A radio-telescope network strategically positioned around the globe and organized only six months before it was needed, coupled with a high-speed disk recording and playback systems at ground stations, saved a crucial space experiment that was more than eight years in the making. On October 15, 1997, the NASA Cassini orbiter and the European Space Agency’s (ESA) Huygens atmospheric probe were launched toward Saturn and its largest moon, Titan, on an eight-year journey covering more that 2 billion miles.

On January 14, 2005, after separating from the Cassini spacecraft three weeks earlier, the Huygens probe began its descent to Titan’s surface as the first probe to land on the surface of a moon of another planet. The Doppler Wind Experiment, conceived by NASA’s Jet Propulsion Laboratory (JPL), was designed to create an accurate profile of Titan’s winds along the probe’s descent trajectory as it dropped for 2 1/2 hours through the thick atmosphere of Titan.

Aerodynamic fins on the Huygens probe generated a slow controlled spin as the probe descended beneath a parachute. Winds in the atmosphere affected the horizontal speed of the probe’s descent; the component of the motion in the direction of the Earth produced a slight Doppler shift in Huygen’s radio frequency of the signal as received on Earth, allowing that velocity component to be measured.

Critical additional measurements were conducted using Very Long Baseline Interferometry (VLBI), which used a global array of radio telescopes that simultaneously recorded the Huygens signal, as well as radio signals from a quasar nearby in the sky. When these recordings were cross-correlated and analyzed, the position of the Huygens probe on the two-dimensional plane of the sky was determined to within a few meters at the position of Titan.

Combining the Doppler measurements and the VLBI measurements allowed scientists to reconstruct an extremely accurate three-dimensional record of the motion and position of the probe during its descent to the surface.
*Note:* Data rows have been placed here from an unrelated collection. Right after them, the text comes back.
`config.mk`:
```
export PLATFORM = sky130hd
export DESIGN_NAME = mac_tx_fcs_ctrl
export DESIGN_NICKNAME = d
export VERILOG_FILES = /design/src/rtl/mac_pkg.sv /design/src/rtl/mac_lfsr.sv /design/src/rtl/mac_tx_fcs_ctrl.sv
export SDC_FILE = /design/constraint.sdc
export NUM_CORES = 1
export LEC_CHECK = 0
export ABC_AREA = 1
export BUFFER_PORTS_ARGS = -buffer_cell sky130_fd_sc_hd__buf_4
export CAP_MARGIN = 20
export CORE_MARGIN = 2
export CORE_UTILIZATION = 30
export DETAILED_ROUTE_END_ITERATION = 10
export GPL_TIMING_DRIVEN = 0
export PLACE_DENSITY = 0.49
export SYNTH_ARGS = -nofsm -noshare
export SYNTH_HDL_FRONTEND = slang
export SYNTH_SLANG_ARGS = --single-unit
```
`constraint.sdc`:
```
create_clock -name clk -period 2.9 [get_ports clk]
set_clock_uncertainty 0.05 [all_clocks]
set_input_delay 0.29 -clock clk [delete_from_list [all_inputs] [get_ports clk]]
set_output_delay 0.29 -clock clk [all_outputs]
set_load 0.01 [all_outputs]
```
From this information, they were able to deduce the speed and direction of the winds at varying altitudes, concluding that Huygens encountered winds as high as 250 MPH during some parts of its descent.
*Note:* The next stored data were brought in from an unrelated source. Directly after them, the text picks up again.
## src/rtl/alu_pkg.sv

```systemverilog
// Shared constants and sequencer state encoding for the 64-bit-over-32-bit ALU sequencer.
package alu_pkg;

    localparam int unsigned ALU_W  = 32;
    localparam int unsigned WIDE_W = 64;
    localparam int unsigned CTRL_W = 2;

    typedef enum logic [1:0] {
        IDLE = 2'd0,
        LO   = 2'd1,
        HI   = 2'd2,
        DONE = 2'd3
    } seq_state_t;

endpackage

```

## src/rtl/alu64_seq_if.sv

```systemverilog
// Request, response and ALU-lane signals of alu64_seq; slave is the sequencer's view,
// master is the upstream requester / downstream consumer / ALU side.
interface alu64_seq_if;
    import alu_pkg::*;

    logic                req_valid;
    logic                req_ready;
    logic [WIDE_W-1:0]   req_a;
    logic [WIDE_W-1:0]   req_b;
    logic                req_c;
    logic [CTRL_W-1:0]   req_ctrl;

    logic [ALU_W-1:0]    alu_in_a;
    logic [ALU_W-1:0]    alu_in_b;
    logic                alu_in_c;
    logic [CTRL_W-1:0]   alu_ctrl;
    logic [ALU_W-1:0]    alu_out;
    logic                alu_c_out;

    logic                rsp_valid;
    logic                rsp_ready;
    logic [WIDE_W-1:0]   rsp_result;
    logic                rsp_c_out;
    logic                rsp_zero;

    modport slave (
        input  req_valid, req_a, req_b, req_c, req_ctrl,
        output req_ready,
        output alu_in_a, alu_in_b, alu_in_c, alu_ctrl,
        input  alu_out, alu_c_out,
        output rsp_valid, rsp_result, rsp_c_out, rsp_zero,
        input  rsp_ready
    );

    modport master (
        output req_valid, req_a, req_b, req_c, req_ctrl,
        input  req_ready,
        input  alu_in_a, alu_in_b, alu_in_c, alu_ctrl,
        output alu_out, alu_c_out,
        input  rsp_valid, rsp_result, rsp_c_out, rsp_zero,
        output rsp_ready
    );

endinterface

```

## src/rtl/alu64_seq.sv

```systemverilog
// Runs one 64-bit operation as a low then high pass through an external 32-bit ALU.
// ALU64_SEQ_CARRY_CHAIN_EN: when defined, the high pass takes the low pass carry-out.
module alu64_seq
    import alu_pkg::*;
(
    input  logic        clk,
    input  logic        rst,
    alu64_seq_if.slave  bus
);

    seq_state_t          state_q, state_d;
    logic [WIDE_W-1:0]   a_q, a_d;
    logic [WIDE_W-1:0]   b_q, b_d;
    logic                c_q, c_d;
    logic [CTRL_W-1:0]   ctrl_q, ctrl_d;
    logic [WIDE_W-1:0]   result_q, result_d;
    logic                c_out_q, c_out_d;
    logic                zero_q, zero_d;
`ifdef ALU64_SEQ_CARRY_CHAIN_EN
    logic                lo_c_q, lo_c_d;
`endif

    logic                hi_c_in;

`ifdef ALU64_SEQ_CARRY_CHAIN_EN
    assign hi_c_in = lo_c_q;
`else
    assign hi_c_in = c_q;
`endif

    always_comb begin
        state_d  = state_q;
        a_d      = a_q;
        b_d      = b_q;
        c_d      = c_q;
        ctrl_d   = ctrl_q;
        result_d = result_q;
        c_out_d  = c_out_q;
        zero_d   = zero_q;
`ifdef ALU64_SEQ_CARRY_CHAIN_EN
        lo_c_d   = lo_c_q;
`endif
        bus.alu_in_a = '0;
        bus.alu_in_b = '0;
        bus.alu_in_c = 1'b0;
        bus.alu_ctrl = '0;

        unique case (state_q)
            IDLE: begin
                if (bus.req_valid) begin
                    a_d     = bus.req_a;
                    b_d     = bus.req_b;
                    c_d     = bus.req_c;
                    ctrl_d  = bus.req_ctrl;
                    state_d = LO;
                end
            end
            LO: begin
                bus.alu_in_a           = a_q[ALU_W-1:0];
                bus.alu_in_b           = b_q[ALU_W-1:0];
                bus.alu_in_c           = c_q;
                bus.alu_ctrl           = ctrl_q;
                result_d[ALU_W-1:0]    = bus.alu_out;
`ifdef ALU64_SEQ_CARRY_CHAIN_EN
                lo_c_d                 = bus.alu_c_out;
`endif
                state_d                = HI;
            end
            HI: begin
                bus.alu_in_a           = a_q[WIDE_W-1:ALU_W];
                bus.alu_in_b           = b_q[WIDE_W-1:ALU_W];
                bus.alu_in_c           = hi_c_in;
                bus.alu_ctrl           = ctrl_q;
                result_d[WIDE_W-1:ALU_W] = bus.alu_out;
                c_out_d                = bus.alu_c_out;
                // Low half is already registered, so the zero flag is ready with the high half.
                zero_d                 = (bus.alu_out == '0) && (result_q[ALU_W-1:0] == '0);
                state_d                = DONE;
            end
            DONE: begin
                if (bus.rsp_ready) begin
                    state_d = IDLE;
                end
            end
        endcase
    end

    always_ff @(posedge clk or posedge rst) begin
        if (rst) begin
            state_q  <= IDLE;
            a_q      <= '0;
            b_q      <= '0;
            c_q      <= 1'b0;
            ctrl_q   <= '0;
            result_q <= '0;
            c_out_q  <= 1'b0;
            zero_q   <= 1'b0;
`ifdef ALU64_SEQ_CARRY_CHAIN_EN
            lo_c_q   <= 1'b0;
`endif
        end else begin
            state_q  <= state_d;
            a_q      <= a_d;
            b_q      <= b_d;
            c_q      <= c_d;
            ctrl_q   <= ctrl_d;
            result_q <= result_d;
            c_out_q  <= c_out_d;
            zero_q   <= zero_d;
`ifdef ALU64_SEQ_CARRY_CHAIN_EN
            lo_c_q   <= lo_c_d;
`endif
        end
    end

    assign bus.req_ready  = (state_q == IDLE);
    assign bus.rsp_valid  = (state_q == DONE);
    assign bus.rsp_result = result_q;
    assign bus.rsp_c_out  = c_out_q;
    assign bus.rsp_zero   = zero_q;

endmodule

```

## src/flat_wrapper.sv

```systemverilog
// flat-port wrapper written by rule: the top's interface ports become plain ports
module alu64_seq_flat import alu_pkg::*;
  (clk, rst, bus_req_valid, bus_req_a, bus_req_b, bus_req_c, bus_req_ctrl, bus_req_ready, bus_alu_in_a, bus_alu_in_b, bus_alu_in_c, bus_alu_ctrl, bus_alu_out, bus_alu_c_out, bus_rsp_valid, bus_rsp_result, bus_rsp_c_out, bus_rsp_zero, bus_rsp_ready);
  alu64_seq_if bus_i ();
  input  logic clk;
  input  logic rst;
  input wire logic [$bits(bus_i.req_valid)-1:0] bus_req_valid;
  input wire logic [$bits(bus_i.req_a)-1:0] bus_req_a;
  input wire logic [$bits(bus_i.req_b)-1:0] bus_req_b;
  input wire logic [$bits(bus_i.req_c)-1:0] bus_req_c;
  input wire logic [$bits(bus_i.req_ctrl)-1:0] bus_req_ctrl;
  output wire logic [$bits(bus_i.req_ready)-1:0] bus_req_ready;
  output wire logic [$bits(bus_i.alu_in_a)-1:0] bus_alu_in_a;
  output wire logic [$bits(bus_i.alu_in_b)-1:0] bus_alu_in_b;
  output wire logic [$bits(bus_i.alu_in_c)-1:0] bus_alu_in_c;
  output wire logic [$bits(bus_i.alu_ctrl)-1:0] bus_alu_ctrl;
  input wire logic [$bits(bus_i.alu_out)-1:0] bus_alu_out;
  input wire logic [$bits(bus_i.alu_c_out)-1:0] bus_alu_c_out;
  output wire logic [$bits(bus_i.rsp_valid)-1:0] bus_rsp_valid;
  output wire logic [$bits(bus_i.rsp_result)-1:0] bus_rsp_result;
  output wire logic [$bits(bus_i.rsp_c_out)-1:0] bus_rsp_c_out;
  output wire logic [$bits(bus_i.rsp_zero)-1:0] bus_rsp_zero;
  input wire logic [$bits(bus_i.rsp_ready)-1:0] bus_rsp_ready;
  assign bus_i.req_valid = bus_req_valid;
  assign bus_i.req_a = bus_req_a;
  assign bus_i.req_b = bus_req_b;
  assign bus_i.req_c = bus_req_c;
  assign bus_i.req_ctrl = bus_req_ctrl;
  assign bus_req_ready = bus_i.req_ready;
  assign bus_alu_in_a = bus_i.alu_in_a;
  assign bus_alu_in_b = bus_i.alu_in_b;
  assign bus_alu_in_c = bus_i.alu_in_c;
  assign bus_alu_ctrl = bus_i.alu_ctrl;
  assign bus_i.alu_out = bus_alu_out;
  assign bus_i.alu_c_out = bus_alu_c_out;
  assign bus_rsp_valid = bus_i.rsp_valid;
  assign bus_rsp_result = bus_i.rsp_result;
  assign bus_rsp_c_out = bus_i.rsp_c_out;
  assign bus_rsp_zero = bus_i.rsp_zero;
  assign bus_i.rsp_ready = bus_rsp_ready;
  alu64_seq u_core (.clk(clk), .rst(rst), .bus(bus_i));
endmodule
```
Originally, the experiment called for measuring the Doppler shift in the probe’s signal frequency both by the Cassini mother spacecraft and by ground-based radio telescopes in the U.S., Australia, Japan and China. Cassini was best positioned to gain information on the east-west component of the winds, and the ground-based telescopes were positioned to determine the north-south wind component.

Unfortunately, the Cassini wind data were lost due to an onboard configuration problem that prevented the re-transmission of the Huygens signal to the Earth with its high-gain antenna. Had the VLBI data not been available, only the single component of the probe’s motion from the Doppler-shift data would have been available, considerably compromising the value of the experiment.

It was the good fortune of forward-thinking scientists to conceive the VLBI experiment as a backup plan just six months before the Titan encounter. Under the leadership of Dr. Leonid Gurvits of the Joint Institute for VLBI in Europe (JIVE), a global network of radio telescopes was created, nearly all of which recorded the Titan and quasar signals onto Mark 5 high-speed, digital data recorders developed by MIT Haystack Observatory in collaboration with Longmont, Colorado-based Conduant Corporation.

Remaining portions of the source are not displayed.